> **Work instructions**: Comb the records below for the string "default" and copy each line where it turns up.

> **Records provided**:
### src/rtl/alu_pkg.sv
// Types shared by the ALU result path: the default adder width and the
// result entry carried from the adder core to the output/display side.
package alu_pkg;

  localparam int unsigned ALU_DATA_W = 3;

  typedef struct packed {
    logic                  carry;
    logic                  zero;
    logic                  sat;
    logic [ALU_DATA_W:0]   result;
  } alu_result_t;

endpackage

### src/rtl/alu_result_fifo.sv
// DEPTH-entry synchronous FIFO of alu_result_t with synchronous flush.
// The head entry reads as all-zero while the FIFO is empty.
module alu_result_fifo
  import alu_pkg::*;
#(
  parameter int unsigned DEPTH = 2
) (
  input  logic        clk,
  input  logic        rst_n,
  input  logic        clr,
  input  logic        wr_en,
  input  alu_result_t wr_data,
  output logic        full,
  input  logic        rd_en,
  output alu_result_t rd_data,
  output logic        empty
);

  localparam int unsigned PTR_W = (DEPTH > 1) ? $clog2(DEPTH) : 1;

  alu_result_t        mem [DEPTH];
  logic [PTR_W-1:0]   wr_ptr;
  logic [PTR_W-1:0]   rd_ptr;
  logic [PTR_W:0]     occ;
  logic               push;
  logic               pop;

  assign full  = (occ == (PTR_W+1)'(DEPTH));
  assign empty = (occ == '0);
  assign push  = wr_en && !full;
  assign pop   = rd_en && !empty;

  // Pointers wrap naturally because DEPTH is a power of two.
  always_ff @(posedge clk or negedge rst_n) begin
    if (!rst_n) begin
      wr_ptr <= '0;
      rd_ptr <= '0;
      occ    <= '0;
    end else if (clr) begin
      wr_ptr <= '0;
      rd_ptr <= '0;
      occ    <= '0;
    end else begin
      if (push) wr_ptr <= wr_ptr + PTR_W'(1);
      if (pop)  rd_ptr <= rd_ptr + PTR_W'(1);
      case ({push, pop})
        2'b10:   occ <= occ + (PTR_W+1)'(1);
        2'b01:   occ <= occ - (PTR_W+1)'(1);
        default: occ <= occ;
      endcase
    end
  end

  always_ff @(posedge clk) begin
    if (push && !clr) mem[wr_ptr] <= wr_data;
  end

  assign rd_data = empty ? '0 : mem[rd_ptr];

endmodule
**src/rtl/fft_band_energy.sv**
```systemverilog
// Band-energy monitor on the FFT unload stream: approximate |X| per bin, summed into
// equal-width bands over the lower half-spectrum, with peak tracking and a handshaked drain.
module fft_band_energy #(
  parameter int DATA_WIDTH  = 38,
  parameter int INDEX_WIDTH = 13,
  parameter int BAND_BITS   = 3,
  parameter int ACC_WIDTH   = 48,
  parameter int SKIP_DC     = 1
) (
  input  logic                   clk,
  input  logic                   rst,
  input  logic                   fft_valid,
  input  logic [INDEX_WIDTH-1:0] fft_index,
  input  logic [DATA_WIDTH-1:0]  fft_re,
  input  logic [DATA_WIDTH-1:0]  fft_im,
  input  logic                   band_ready,
  output logic                   band_valid,
  output logic [BAND_BITS-1:0]   band_id,
  output logic [ACC_WIDTH-1:0]   band_energy,
  output logic                   band_last,
  output logic                   frame_done,
  output logic [INDEX_WIDTH-2:0] peak_bin,
  output logic [DATA_WIDTH-1:0]  peak_mag,
  output logic                   busy,
  output logic                   overrun
);
  localparam int NUM_BANDS = 1 << BAND_BITS;
  localparam int BIN_WIDTH = INDEX_WIDTH - 1;

  localparam logic [1:0] ST_IDLE  = 2'd0;
  localparam logic [1:0] ST_ACCUM = 2'd1;
  localparam logic [1:0] ST_DRAIN = 2'd2;

  logic [1:0]            state_reg;
  logic                  s1_valid_reg, s1_keep_reg, s1_eof_reg;
  logic [DATA_WIDTH-1:0] s1_re_reg, s1_im_reg;
  logic [BAND_BITS-1:0]  s1_band_reg;
  logic [BIN_WIDTH-1:0]  s1_bin_reg;
  logic [ACC_WIDTH-1:0]  acc_reg [NUM_BANDS];
  logic [BAND_BITS-1:0]  drain_idx_reg;
  logic [DATA_WIDTH-1:0] peak_mag_reg;
  logic [BIN_WIDTH-1:0]  peak_bin_reg;
  logic                  frame_done_reg, overrun_reg;

  logic                  accept, keep_in, flush_done, last_accept, s2_update;
  logic [DATA_WIDTH-1:0] mag_max, mag_min, mag;
  logic [ACC_WIDTH:0]    acc_sum;
  logic [ACC_WIDTH-1:0]  acc_next;

  // Two's-complement magnitude; the most negative code has no positive twin, so clamp it.
  function automatic logic [DATA_WIDTH-1:0] abs_sat(input logic [DATA_WIDTH-1:0] x);
    logic [DATA_WIDTH-1:0] r;
    if (!x[DATA_WIDTH-1])
      r = x;
    else if (x == {1'b1, {(DATA_WIDTH-1){1'b0}}})
      r = {1'b0, {(DATA_WIDTH-1){1'b1}}};
    else
      r = ~x + 1'b1;
    return r;
  endfunction

  // Once the end-of-frame bin is in stage 1, further samples wait for the drain and are lost.
  assign accept = fft_valid && ((state_reg == ST_IDLE) ||
                  ((state_reg == ST_ACCUM) && !(s1_valid_reg && s1_eof_reg)));
  assign keep_in = !fft_index[INDEX_WIDTH-1] &&
                   !((SKIP_DC != 0) && (fft_index == '0));
  assign flush_done  = (state_reg == ST_ACCUM) && s1_valid_reg && s1_eof_reg;
  assign last_accept = (state_reg == ST_DRAIN) && band_ready && (&drain_idx_reg);

  assign mag_max   = (s1_re_reg > s1_im_reg) ? s1_re_reg : s1_im_reg;
  assign mag_min   = (s1_re_reg > s1_im_reg) ? s1_im_reg : s1_re_reg;
  assign mag       = mag_max + (mag_min >> 1);
  assign s2_update = s1_valid_reg && s1_keep_reg;
  assign acc_sum   = {1'b0, acc_reg[s1_band_reg]} +
                     {{(ACC_WIDTH+1-DATA_WIDTH){1'b0}}, mag};
  assign acc_next  = acc_sum[ACC_WIDTH] ? {ACC_WIDTH{1'b1}} : acc_sum[ACC_WIDTH-1:0];

  always_ff @(posedge clk or posedge rst) begin
    if (rst) begin
      s1_valid_reg <= 1'b0;
      s1_keep_reg  <= 1'b0;
      s1_eof_reg   <= 1'b0;
      s1_re_reg    <= '0;
      s1_im_reg    <= '0;
      s1_band_reg  <= '0;
      s1_bin_reg   <= '0;
    end else begin
      s1_valid_reg <= accept;
      if (accept) begin
        s1_keep_reg <= keep_in;
        s1_eof_reg  <= &fft_index;
        s1_re_reg   <= abs_sat(fft_re);
        s1_im_reg   <= abs_sat(fft_im);
        s1_band_reg <= fft_index[INDEX_WIDTH-2 -: BAND_BITS];
        s1_bin_reg  <= fft_index[BIN_WIDTH-1:0];
      end
    end
  end

  always_ff @(posedge clk or posedge rst) begin
    if (rst) begin
      state_reg      <= ST_IDLE;
      drain_idx_reg  <= '0;
      frame_done_reg <= 1'b0;
      overrun_reg    <= 1'b0;
    end else begin
      frame_done_reg <= last_accept;
      if (fft_valid && !accept)
        overrun_reg <= 1'b1;
      case (state_reg)
        ST_IDLE:  if (fft_valid) state_reg <= ST_ACCUM;
        ST_ACCUM: if (flush_done) state_reg <= ST_DRAIN;
        ST_DRAIN: begin
          if (band_ready)
            drain_idx_reg <= drain_idx_reg + 1'b1;
          if (last_accept)
            state_reg <= ST_IDLE;
        end
        default:  state_reg <= ST_IDLE;
      endcase
    end
  end

  // Strict compare: on equal magnitudes the earlier (lower) bin stays.
  always_ff @(posedge clk or posedge rst) begin
    if (rst) begin
      peak_mag_reg <= '0;
      peak_bin_reg <= '0;
    end else if ((state_reg == ST_IDLE) && fft_valid) begin
      peak_mag_reg <= '0;
      peak_bin_reg <= '0;
    end else if (s2_update && (mag > peak_mag_reg)) begin
      peak_mag_reg <= mag;
      peak_bin_reg <= s1_bin_reg;
    end
  end

  genvar gi;
  generate
    for (gi = 0; gi < NUM_BANDS; gi++) begin : g_band
      always_ff @(posedge clk or posedge rst) begin
        if (rst)
          acc_reg[gi] <= '0;
        else if ((state_reg == ST_IDLE) || last_accept)
          acc_reg[gi] <= '0;
        else if (s2_update && (s1_band_reg == BAND_BITS'(gi)))
          acc_reg[gi] <= acc_next;
      end
    end
  endgenerate

  assign band_valid  = (state_reg == ST_DRAIN);
  assign band_id     = drain_idx_reg;
  assign band_energy = band_valid ? acc_reg[drain_idx_reg] : '0;
  assign band_last   = band_valid && (&drain_idx_reg);
  assign frame_done  = frame_done_reg;
  assign peak_bin    = peak_bin_reg;
  assign peak_mag    = peak_mag_reg;
  assign busy        = (state_reg != ST_IDLE);
  assign overrun     = overrun_reg;
endmodule

```
==> src/rtl/gelato_icache_arbiter.sv <==
// Round-robin arbiter sharing one I-Cache port among NUM_REQ fetch requesters.
// One transaction in flight; per-requester flush suppresses the pending response.
module gelato_icache_arbiter #(
    parameter int unsigned NUM_REQ    = 4,
    parameter int unsigned ADDR_WIDTH = 32,
    parameter int unsigned DATA_WIDTH = 32
) (
    input  logic                          clk,
    input  logic                          rst_n,
    input  logic [NUM_REQ-1:0]            req_valid,
    input  logic [NUM_REQ*ADDR_WIDTH-1:0] req_addr,
    input  logic [NUM_REQ-1:0]            req_flush,
    output logic [NUM_REQ-1:0]            req_ready,
    output logic [DATA_WIDTH-1:0]         req_data,
    output logic                          ic_valid,
    output logic [ADDR_WIDTH-1:0]         ic_addr,
    input  logic                          ic_ready,
    input  logic [DATA_WIDTH-1:0]         ic_data,
    output logic                          busy
);

    localparam int unsigned IDX_W = (NUM_REQ > 1) ? $clog2(NUM_REQ) : 1;

    typedef enum logic {
        S_IDLE = 1'b0,
        S_BUSY = 1'b1
    } state_t;

    state_t                  r_state;
    logic [IDX_W-1:0]        r_grant_idx;
    logic [IDX_W-1:0]        r_rr_ptr;
    logic [ADDR_WIDTH-1:0]   r_addr_q;
    logic                    r_drop_q;

    logic [NUM_REQ-1:0]      w_eligible;
    logic                    w_found;
    logic [IDX_W-1:0]        w_winner;
    logic [ADDR_WIDTH-1:0]   w_win_addr;
    logic                    w_flush_grant;
    logic                    w_drop_eff;
    logic [IDX_W-1:0]        w_next_ptr;

    assign w_eligible = req_valid & ~req_flush;

    // First eligible requester at or after rr_ptr, wrapping modulo NUM_REQ.
    always_comb begin
        int unsigned v_idx;
        v_idx      = 0;
        w_found    = 1'b0;
        w_winner   = '0;
        w_win_addr = '0;
        for (int unsigned k = 0; k < NUM_REQ; k++) begin
            v_idx = (32'(r_rr_ptr) + k) % NUM_REQ;
            if (!w_found && w_eligible[v_idx]) begin
                w_found    = 1'b1;
                w_winner   = IDX_W'(v_idx);
                w_win_addr = req_addr[v_idx*ADDR_WIDTH +: ADDR_WIDTH];
            end
        end
    end

    assign w_flush_grant = req_flush[r_grant_idx];
    assign w_drop_eff    = r_drop_q | w_flush_grant;
    assign w_next_ptr    = (r_grant_idx == IDX_W'(NUM_REQ - 1)) ? '0 : r_grant_idx + IDX_W'(1);

    always_ff @(posedge clk or negedge rst_n) begin
        if (!rst_n) begin
            r_state     <= S_IDLE;
            r_grant_idx <= '0;
            r_rr_ptr    <= '0;
            r_addr_q    <= '0;
            r_drop_q    <= 1'b0;
        end else begin
            case (r_state)
                S_IDLE: begin
                    if (w_found) begin
                        r_state     <= S_BUSY;
                        r_grant_idx <= w_winner;
                        r_addr_q    <= w_win_addr;
                        r_drop_q    <= 1'b0;
                    end
                end
                S_BUSY: begin
                    // Sticky: the cache request completes, only the response is discarded.
                    if (w_flush_grant) begin
                        r_drop_q <= 1'b1;
                    end
                    if (ic_ready) begin
                        r_state  <= S_IDLE;
                        r_rr_ptr <= w_next_ptr;
                    end
                end
                default: r_state <= S_IDLE;
            endcase
        end
    end

    assign ic_valid = (r_state == S_BUSY);
    assign busy     = (r_state == S_BUSY);
    assign ic_addr  = r_addr_q;

    always_comb begin
        req_ready = '0;
        if ((r_state == S_BUSY) && ic_ready) begin
            req_ready[r_grant_idx] = ~w_drop_eff;
        end
    end

    assign req_data = ic_ready ? ic_data : '0;

endmodule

> **Response to the exercise**:
// Types shared by the ALU result path: the default adder width and the
        default: occ <= occ;
        default:  state_reg <= ST_IDLE;
                default: r_state <= S_IDLE;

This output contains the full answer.